- Material shown

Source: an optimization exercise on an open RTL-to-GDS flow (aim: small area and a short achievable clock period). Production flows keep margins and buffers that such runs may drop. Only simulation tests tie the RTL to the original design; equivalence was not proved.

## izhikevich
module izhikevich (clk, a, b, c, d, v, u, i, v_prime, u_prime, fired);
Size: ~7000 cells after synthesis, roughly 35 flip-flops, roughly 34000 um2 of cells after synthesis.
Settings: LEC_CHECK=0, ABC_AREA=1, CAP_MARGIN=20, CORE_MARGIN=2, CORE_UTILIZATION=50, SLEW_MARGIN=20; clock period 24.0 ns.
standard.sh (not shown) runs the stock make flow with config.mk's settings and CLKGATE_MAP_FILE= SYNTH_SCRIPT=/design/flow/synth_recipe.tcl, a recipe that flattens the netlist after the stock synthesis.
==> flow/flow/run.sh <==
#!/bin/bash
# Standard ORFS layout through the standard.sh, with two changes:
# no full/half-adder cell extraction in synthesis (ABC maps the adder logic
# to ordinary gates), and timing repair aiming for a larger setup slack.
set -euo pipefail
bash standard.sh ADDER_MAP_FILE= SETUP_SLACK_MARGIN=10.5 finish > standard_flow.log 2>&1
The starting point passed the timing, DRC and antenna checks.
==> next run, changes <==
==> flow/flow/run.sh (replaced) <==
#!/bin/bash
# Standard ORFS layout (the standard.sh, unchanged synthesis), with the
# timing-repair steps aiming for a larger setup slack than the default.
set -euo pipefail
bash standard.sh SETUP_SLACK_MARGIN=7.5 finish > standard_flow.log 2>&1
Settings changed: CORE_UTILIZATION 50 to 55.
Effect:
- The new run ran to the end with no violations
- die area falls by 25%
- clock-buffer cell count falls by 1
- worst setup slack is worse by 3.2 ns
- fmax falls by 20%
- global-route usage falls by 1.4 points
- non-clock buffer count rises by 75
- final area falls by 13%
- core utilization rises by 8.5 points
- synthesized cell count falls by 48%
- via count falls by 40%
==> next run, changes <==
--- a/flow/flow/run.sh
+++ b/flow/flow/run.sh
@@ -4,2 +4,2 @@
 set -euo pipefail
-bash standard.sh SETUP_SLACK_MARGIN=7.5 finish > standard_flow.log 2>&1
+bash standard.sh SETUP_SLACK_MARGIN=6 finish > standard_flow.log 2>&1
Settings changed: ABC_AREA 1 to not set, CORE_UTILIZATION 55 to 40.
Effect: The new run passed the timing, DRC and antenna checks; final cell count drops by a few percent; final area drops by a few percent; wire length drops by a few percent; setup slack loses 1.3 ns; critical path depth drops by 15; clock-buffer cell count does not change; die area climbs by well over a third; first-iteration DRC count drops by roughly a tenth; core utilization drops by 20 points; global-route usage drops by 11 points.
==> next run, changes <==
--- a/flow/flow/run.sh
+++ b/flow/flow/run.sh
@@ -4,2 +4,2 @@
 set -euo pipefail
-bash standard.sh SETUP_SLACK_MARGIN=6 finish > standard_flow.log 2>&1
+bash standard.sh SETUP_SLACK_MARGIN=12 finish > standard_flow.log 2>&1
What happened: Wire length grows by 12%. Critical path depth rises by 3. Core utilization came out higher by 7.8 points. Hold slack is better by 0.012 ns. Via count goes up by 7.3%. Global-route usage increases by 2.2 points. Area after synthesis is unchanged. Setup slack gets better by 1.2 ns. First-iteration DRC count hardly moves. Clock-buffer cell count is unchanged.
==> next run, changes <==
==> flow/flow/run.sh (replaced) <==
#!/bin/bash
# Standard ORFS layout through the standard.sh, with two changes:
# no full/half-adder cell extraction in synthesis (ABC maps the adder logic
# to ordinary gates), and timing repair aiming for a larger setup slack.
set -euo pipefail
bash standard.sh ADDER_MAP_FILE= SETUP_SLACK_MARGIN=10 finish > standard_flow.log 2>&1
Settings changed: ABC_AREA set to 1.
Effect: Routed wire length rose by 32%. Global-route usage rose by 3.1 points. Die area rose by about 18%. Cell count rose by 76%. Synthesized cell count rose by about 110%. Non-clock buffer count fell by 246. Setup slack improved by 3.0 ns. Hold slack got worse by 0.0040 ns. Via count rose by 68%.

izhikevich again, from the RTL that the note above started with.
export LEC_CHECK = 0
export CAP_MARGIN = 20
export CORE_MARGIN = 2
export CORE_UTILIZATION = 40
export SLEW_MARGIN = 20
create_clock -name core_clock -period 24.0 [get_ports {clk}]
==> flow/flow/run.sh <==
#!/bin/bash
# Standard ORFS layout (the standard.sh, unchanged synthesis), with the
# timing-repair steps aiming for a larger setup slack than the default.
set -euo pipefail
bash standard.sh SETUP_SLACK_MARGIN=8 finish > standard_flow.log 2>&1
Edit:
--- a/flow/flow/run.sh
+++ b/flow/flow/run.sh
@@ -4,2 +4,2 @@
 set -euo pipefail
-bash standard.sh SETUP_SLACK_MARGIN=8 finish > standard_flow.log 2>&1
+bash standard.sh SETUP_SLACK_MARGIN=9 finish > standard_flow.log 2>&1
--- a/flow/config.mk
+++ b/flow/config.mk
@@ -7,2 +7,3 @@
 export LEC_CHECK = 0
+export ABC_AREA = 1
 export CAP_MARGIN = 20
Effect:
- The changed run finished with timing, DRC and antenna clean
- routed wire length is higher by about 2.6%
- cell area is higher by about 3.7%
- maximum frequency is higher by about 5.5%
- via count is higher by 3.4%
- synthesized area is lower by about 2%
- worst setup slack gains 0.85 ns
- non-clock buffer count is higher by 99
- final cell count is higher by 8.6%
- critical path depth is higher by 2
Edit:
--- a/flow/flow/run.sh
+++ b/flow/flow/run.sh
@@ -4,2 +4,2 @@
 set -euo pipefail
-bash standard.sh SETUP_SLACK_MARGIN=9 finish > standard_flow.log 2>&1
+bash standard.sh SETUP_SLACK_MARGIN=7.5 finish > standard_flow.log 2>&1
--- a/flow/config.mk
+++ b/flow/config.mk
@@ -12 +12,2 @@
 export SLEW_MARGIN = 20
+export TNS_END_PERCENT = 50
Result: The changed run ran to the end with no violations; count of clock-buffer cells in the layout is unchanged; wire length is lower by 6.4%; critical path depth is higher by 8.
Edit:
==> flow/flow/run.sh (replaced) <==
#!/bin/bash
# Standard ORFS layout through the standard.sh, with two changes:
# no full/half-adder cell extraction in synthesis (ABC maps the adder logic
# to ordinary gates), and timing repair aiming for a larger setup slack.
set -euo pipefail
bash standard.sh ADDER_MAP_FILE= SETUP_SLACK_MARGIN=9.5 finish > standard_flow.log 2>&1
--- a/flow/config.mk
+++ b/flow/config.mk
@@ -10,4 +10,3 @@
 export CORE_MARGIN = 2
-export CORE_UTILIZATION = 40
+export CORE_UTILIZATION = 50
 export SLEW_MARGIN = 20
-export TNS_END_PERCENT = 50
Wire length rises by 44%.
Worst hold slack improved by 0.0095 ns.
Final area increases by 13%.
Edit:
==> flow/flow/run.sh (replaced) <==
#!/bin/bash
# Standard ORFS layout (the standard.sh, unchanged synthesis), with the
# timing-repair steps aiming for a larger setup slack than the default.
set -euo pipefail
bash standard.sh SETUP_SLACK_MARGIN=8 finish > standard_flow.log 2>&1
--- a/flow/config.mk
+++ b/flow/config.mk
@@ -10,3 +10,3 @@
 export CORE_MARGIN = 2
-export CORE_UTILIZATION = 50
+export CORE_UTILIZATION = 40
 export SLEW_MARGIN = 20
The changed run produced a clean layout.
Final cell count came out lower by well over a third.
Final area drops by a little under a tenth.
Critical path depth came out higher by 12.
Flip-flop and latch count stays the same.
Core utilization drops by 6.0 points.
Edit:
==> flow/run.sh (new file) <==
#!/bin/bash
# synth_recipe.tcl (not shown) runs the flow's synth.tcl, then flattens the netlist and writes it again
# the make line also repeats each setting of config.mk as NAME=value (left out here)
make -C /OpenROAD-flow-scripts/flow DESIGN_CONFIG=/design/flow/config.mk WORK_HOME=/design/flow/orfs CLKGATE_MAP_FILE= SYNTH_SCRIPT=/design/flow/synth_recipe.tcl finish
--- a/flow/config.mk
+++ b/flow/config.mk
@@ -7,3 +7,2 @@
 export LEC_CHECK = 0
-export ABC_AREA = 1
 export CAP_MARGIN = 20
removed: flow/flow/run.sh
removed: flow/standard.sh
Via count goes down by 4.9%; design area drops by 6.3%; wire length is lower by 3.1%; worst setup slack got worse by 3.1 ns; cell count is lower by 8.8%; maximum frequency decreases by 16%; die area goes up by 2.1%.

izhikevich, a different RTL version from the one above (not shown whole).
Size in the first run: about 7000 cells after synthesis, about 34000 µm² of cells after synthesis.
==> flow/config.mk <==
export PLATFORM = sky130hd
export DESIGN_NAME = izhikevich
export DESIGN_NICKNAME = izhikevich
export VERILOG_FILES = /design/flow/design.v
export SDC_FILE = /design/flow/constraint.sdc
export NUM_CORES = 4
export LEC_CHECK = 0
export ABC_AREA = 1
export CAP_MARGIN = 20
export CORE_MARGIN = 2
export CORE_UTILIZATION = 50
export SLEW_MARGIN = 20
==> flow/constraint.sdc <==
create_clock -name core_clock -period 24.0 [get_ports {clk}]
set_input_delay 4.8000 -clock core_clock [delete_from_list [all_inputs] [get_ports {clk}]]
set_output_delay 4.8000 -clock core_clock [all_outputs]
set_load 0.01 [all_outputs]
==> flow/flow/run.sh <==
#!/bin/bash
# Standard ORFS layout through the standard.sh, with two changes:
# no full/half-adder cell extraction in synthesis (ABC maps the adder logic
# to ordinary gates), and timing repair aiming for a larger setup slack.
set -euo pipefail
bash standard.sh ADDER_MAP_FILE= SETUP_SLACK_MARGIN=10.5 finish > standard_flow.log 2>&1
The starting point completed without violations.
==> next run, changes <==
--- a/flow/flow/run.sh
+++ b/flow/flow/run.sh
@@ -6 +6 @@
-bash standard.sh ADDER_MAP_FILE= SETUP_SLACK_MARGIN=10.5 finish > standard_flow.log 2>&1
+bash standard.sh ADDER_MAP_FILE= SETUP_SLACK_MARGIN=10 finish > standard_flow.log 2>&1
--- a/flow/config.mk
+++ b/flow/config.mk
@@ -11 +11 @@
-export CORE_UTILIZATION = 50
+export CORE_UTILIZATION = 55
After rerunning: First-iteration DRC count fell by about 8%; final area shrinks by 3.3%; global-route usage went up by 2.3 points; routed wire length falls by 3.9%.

- Brief
Your answer must be the lines above, unchanged, from the first one through the line that holds "## izhikevich", inclusive, and no others.

- Task result
Source: an optimization exercise on an open RTL-to-GDS flow (aim: small area and a short achievable clock period). Production flows keep margins and buffers that such runs may drop. Only simulation tests tie the RTL to the original design; equivalence was not proved.

## izhikevich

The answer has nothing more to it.